Shier targets his lats and mid-back by utilizing the seated lat pulldown machine. He leans back slightly and drives the bar towards his chest. He worked up to his top set and performed to failure, cranking out 15 reps.
Next, Shier repeats his top weight in the fashion of a drop set to exhaust the muscles further, forcing them to recruit surrounding fibers and encouraging hypertrophy. He completes sets of 12, seven, then nine.
Seated Cable Lat Row
In his final exercise, the powerhouse returns to a lat movement but is no longer fixed on chasing heavy loads as he closes the workout by aiming for 15 reps, concentrating on perfect form.

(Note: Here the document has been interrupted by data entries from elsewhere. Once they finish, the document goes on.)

[config.mk]
export PLATFORM = sky130hd
export DESIGN_NAME = vector_requant_pack
export DESIGN_NICKNAME = d
export VERILOG_FILES = /design/src/rtl/vector_requant_pack.sv
export SDC_FILE = /design/constraint.sdc
export NUM_CORES = 2
export LEC_CHECK = 0
export ABC_AREA = 1
export ABC_CLOCK_PERIOD_IN_PS = 6400
export CAP_MARGIN = 20
export CORE_ASPECT_RATIO = 0.8
export CORE_MARGIN = 3
export CORE_UTILIZATION = 50
export DETAILED_ROUTE_END_ITERATION = 6
export PLACE_DENSITY_LB_ADDON = 0.1
export SLEW_MARGIN = 20
export SYNTH_ARGS = -nofsm -noshare
export SYNTH_HDL_FRONTEND = slang
export SYNTH_SLANG_ARGS = --single-unit
[constraint.sdc]
create_clock -name clk -period 6.4 [get_ports clk]
set_input_delay 1.28 -clock clk [delete_from_list [all_inputs] [get_ports clk]]
set_output_delay 1.28 -clock clk [all_outputs]
set_load 0.005 [all_outputs]
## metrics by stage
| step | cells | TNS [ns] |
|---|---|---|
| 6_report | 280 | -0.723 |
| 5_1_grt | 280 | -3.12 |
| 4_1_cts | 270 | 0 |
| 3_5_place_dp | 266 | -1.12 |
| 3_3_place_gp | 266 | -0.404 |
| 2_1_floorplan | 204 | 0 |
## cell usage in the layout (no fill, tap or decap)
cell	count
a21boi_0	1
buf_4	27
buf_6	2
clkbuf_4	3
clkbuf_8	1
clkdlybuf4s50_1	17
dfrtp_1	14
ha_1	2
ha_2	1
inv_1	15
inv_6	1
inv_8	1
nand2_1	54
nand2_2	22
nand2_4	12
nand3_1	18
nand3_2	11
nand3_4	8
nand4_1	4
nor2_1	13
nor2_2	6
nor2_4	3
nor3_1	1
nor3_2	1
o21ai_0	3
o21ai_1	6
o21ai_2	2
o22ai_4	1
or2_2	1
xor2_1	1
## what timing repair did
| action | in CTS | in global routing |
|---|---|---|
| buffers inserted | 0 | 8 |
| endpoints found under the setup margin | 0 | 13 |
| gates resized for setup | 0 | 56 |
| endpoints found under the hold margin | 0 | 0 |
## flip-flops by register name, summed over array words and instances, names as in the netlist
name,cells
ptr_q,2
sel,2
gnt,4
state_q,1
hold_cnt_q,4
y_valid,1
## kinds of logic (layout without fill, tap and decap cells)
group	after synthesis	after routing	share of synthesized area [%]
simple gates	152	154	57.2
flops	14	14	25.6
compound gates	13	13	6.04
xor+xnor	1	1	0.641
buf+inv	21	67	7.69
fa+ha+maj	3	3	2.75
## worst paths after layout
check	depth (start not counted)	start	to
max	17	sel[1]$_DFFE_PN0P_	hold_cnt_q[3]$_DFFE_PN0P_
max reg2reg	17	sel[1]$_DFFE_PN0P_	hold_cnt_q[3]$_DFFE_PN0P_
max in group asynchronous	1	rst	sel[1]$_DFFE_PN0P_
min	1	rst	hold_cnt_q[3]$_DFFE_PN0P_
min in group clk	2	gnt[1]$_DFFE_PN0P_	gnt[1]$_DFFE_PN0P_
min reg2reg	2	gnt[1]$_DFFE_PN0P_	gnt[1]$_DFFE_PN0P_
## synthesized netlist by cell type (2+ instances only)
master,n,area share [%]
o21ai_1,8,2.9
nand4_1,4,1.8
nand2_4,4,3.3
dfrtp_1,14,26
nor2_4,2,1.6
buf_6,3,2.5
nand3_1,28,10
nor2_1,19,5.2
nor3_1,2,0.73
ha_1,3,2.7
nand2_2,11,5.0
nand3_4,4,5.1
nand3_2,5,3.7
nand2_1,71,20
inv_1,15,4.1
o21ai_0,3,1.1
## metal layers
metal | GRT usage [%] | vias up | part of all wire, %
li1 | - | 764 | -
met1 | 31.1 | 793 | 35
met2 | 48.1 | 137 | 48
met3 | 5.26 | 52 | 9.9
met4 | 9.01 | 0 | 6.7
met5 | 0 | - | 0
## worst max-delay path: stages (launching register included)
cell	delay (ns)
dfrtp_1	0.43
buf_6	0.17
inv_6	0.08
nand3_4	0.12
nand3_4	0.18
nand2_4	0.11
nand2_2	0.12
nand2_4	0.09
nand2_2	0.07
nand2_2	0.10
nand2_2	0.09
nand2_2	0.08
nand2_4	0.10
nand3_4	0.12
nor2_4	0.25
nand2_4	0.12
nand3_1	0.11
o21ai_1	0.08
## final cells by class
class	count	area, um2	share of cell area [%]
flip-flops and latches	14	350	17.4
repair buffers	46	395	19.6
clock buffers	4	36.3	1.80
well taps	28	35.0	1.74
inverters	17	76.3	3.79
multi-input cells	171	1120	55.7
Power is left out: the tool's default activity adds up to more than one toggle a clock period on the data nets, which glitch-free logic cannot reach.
**src/rtl/gpu_fill_engine_pkg.sv**
```systemverilog
// -----------------------------------------------------------------------------
// gpu_fill_engine_pkg
//   Shared definitions for the rectangle fill engine: screen coordinate widths,
//   last valid screen column/row, the fill FSM state encoding and the helpers
//   that clamp a coordinate onto the visible screen.
// -----------------------------------------------------------------------------
package gpu_fill_engine_pkg;

  localparam int WIDTH_BITS  = 10;
  localparam int HEIGHT_BITS = 9;

  // Last valid column/row of the 640x480 screen.
  localparam logic [WIDTH_BITS-1:0]  GPU_MAX_X = 10'd639;
  localparam logic [HEIGHT_BITS-1:0] GPU_MAX_Y = 9'd479;

  typedef enum logic [1:0] {
    FILL_IDLE = 2'd0,
    FILL_RUN  = 2'd1,
    FILL_DONE = 2'd2
  } fill_state_e;

  function automatic logic [WIDTH_BITS-1:0] clamp_x(input logic [WIDTH_BITS-1:0] v);
    return (v > GPU_MAX_X) ? GPU_MAX_X : v;
  endfunction

  function automatic logic [HEIGHT_BITS-1:0] clamp_y(input logic [HEIGHT_BITS-1:0] v);
    return (v > GPU_MAX_Y) ? GPU_MAX_Y : v;
  endfunction

endpackage : gpu_fill_engine_pkg

```
**src/rtl/gpu_fill_engine.sv**
```systemverilog
// -----------------------------------------------------------------------------
// gpu_fill_engine
//   Raster-scan rectangle fill generator. Given two opposite corners it emits
//   one pixel coordinate per cycle, left-to-right then top-to-bottom, and
//   yields to the line rasterizer whenever that block owns the pixel bus.
//
// Ports
//   clk            system clock, rising edge
//   n_rst          asynchronous active-low reset
//   start_i        request a fill (sampled in IDLE only)
//   abort_i        cancel the fill in progress
//   x1_i, y1_i     corner A
//   x2_i, y2_i     corner B
//   line_active_i  line rasterizer owns the pixel bus this cycle (stall)
//   x_fill_o       current fill pixel x (registered)
//   y_fill_o       current fill pixel y (registered)
//   fill_active    x_fill_o/y_fill_o hold a valid pixel
//   busy_o         fill in progress (state is not IDLE)
//   done_o         one-cycle pulse after the last pixel is consumed
// -----------------------------------------------------------------------------
module gpu_fill_engine
  import gpu_fill_engine_pkg::*;
(
  input  logic                   clk,
  input  logic                   n_rst,
  input  logic                   start_i,
  input  logic                   abort_i,
  input  logic [WIDTH_BITS-1:0]  x1_i,
  input  logic [HEIGHT_BITS-1:0] y1_i,
  input  logic [WIDTH_BITS-1:0]  x2_i,
  input  logic [HEIGHT_BITS-1:0] y2_i,
  input  logic                   line_active_i,
  output logic [WIDTH_BITS-1:0]  x_fill_o,
  output logic [HEIGHT_BITS-1:0] y_fill_o,
  output logic                   fill_active,
  output logic                   busy_o,
  output logic                   done_o
);

  fill_state_e            state_q;
  logic [WIDTH_BITS-1:0]  x_q, xmin_q, xmax_q;
  logic [HEIGHT_BITS-1:0] y_q, ymin_q, ymax_q;
  logic                   fill_active_q;
  logic                   done_q;

  // Normalised, clamped bounds of the requested rectangle. Clamping after the
  // min/max gives the same result as clamping each corner first.
  logic [WIDTH_BITS-1:0]  xmin_d, xmax_d;
  logic [HEIGHT_BITS-1:0] ymin_d, ymax_d;

  assign xmin_d = clamp_x((x1_i < x2_i) ? x1_i : x2_i);
  assign xmax_d = clamp_x((x1_i < x2_i) ? x2_i : x1_i);
  assign ymin_d = clamp_y((y1_i < y2_i) ? y1_i : y2_i);
  assign ymax_d = clamp_y((y1_i < y2_i) ? y2_i : y1_i);

  // NOTE: all state, including the latched bounds, is updated with
  // non-blocking assignments so every branch sees the pre-edge values.
  always_ff @(posedge clk or negedge n_rst) begin
    if (!n_rst) begin
      state_q       <= FILL_IDLE;
      x_q           <= '0;
      y_q           <= '0;
      xmin_q        <= '0;
      xmax_q        <= '0;
      ymin_q        <= '0;
      ymax_q        <= '0;
      fill_active_q <= 1'b0;
      done_q        <= 1'b0;
    end else begin
      // NOTE: done_q defaults low each cycle so it can only ever be a pulse;
      // the DONE branch below does not need to clear it explicitly.
      done_q <= 1'b0;
      case (state_q)
        FILL_IDLE: begin
          if (start_i) begin
            xmin_q        <= xmin_d;
            xmax_q        <= xmax_d;
            ymin_q        <= ymin_d;
            ymax_q        <= ymax_d;
            x_q           <= xmin_d;
            y_q           <= ymin_d;
            fill_active_q <= 1'b1;
            state_q       <= FILL_RUN;
          end
        end
        FILL_RUN: begin
          // Abort wins over both consume and stall.
          if (abort_i) begin
            fill_active_q <= 1'b0;
            state_q       <= FILL_IDLE;
          end else if (!line_active_i) begin
            if (x_q < xmax_q) begin
              x_q <= x_q + 1'b1;
            end else if (y_q < ymax_q) begin
              x_q <= xmin_q;
              y_q <= y_q + 1'b1;
            end else begin
              fill_active_q <= 1'b0;
              done_q        <= 1'b1;
              state_q       <= FILL_DONE;
            end
          end
        end
        FILL_DONE: state_q <= FILL_IDLE;
        default:   state_q <= FILL_IDLE;
      endcase
    end
  end

  assign x_fill_o    = x_q;
  assign y_fill_o    = y_q;
  assign fill_active = fill_active_q;
  assign done_o      = done_q;
  assign busy_o      = (state_q != FILL_IDLE);

endmodule : gpu_fill_engine

```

We’re really dropping the shoulders and the elbows, driving into the hips, and finishing off with the lats.
Shier uses the multi-exercise bar as he says this gives him a neutral handle, preferring the fact that it is a little wider than the traditional V-bar because it aligns with the lats more accurately and relieves pressure on the elbow. This is not a leg press, so the movement should be instigated by the arms and supported by the back for each row. He performs two sets, increasing the weight for set two.
Thus ends this gigantic workout, taking in a combination of movements designed to hit all parts of the back. “The back is a pretty complex body part,” says the gym veteran. “There’s a lot of angles to nail everything. So hopefully, you can learn a little something from this.” Indeed, we have.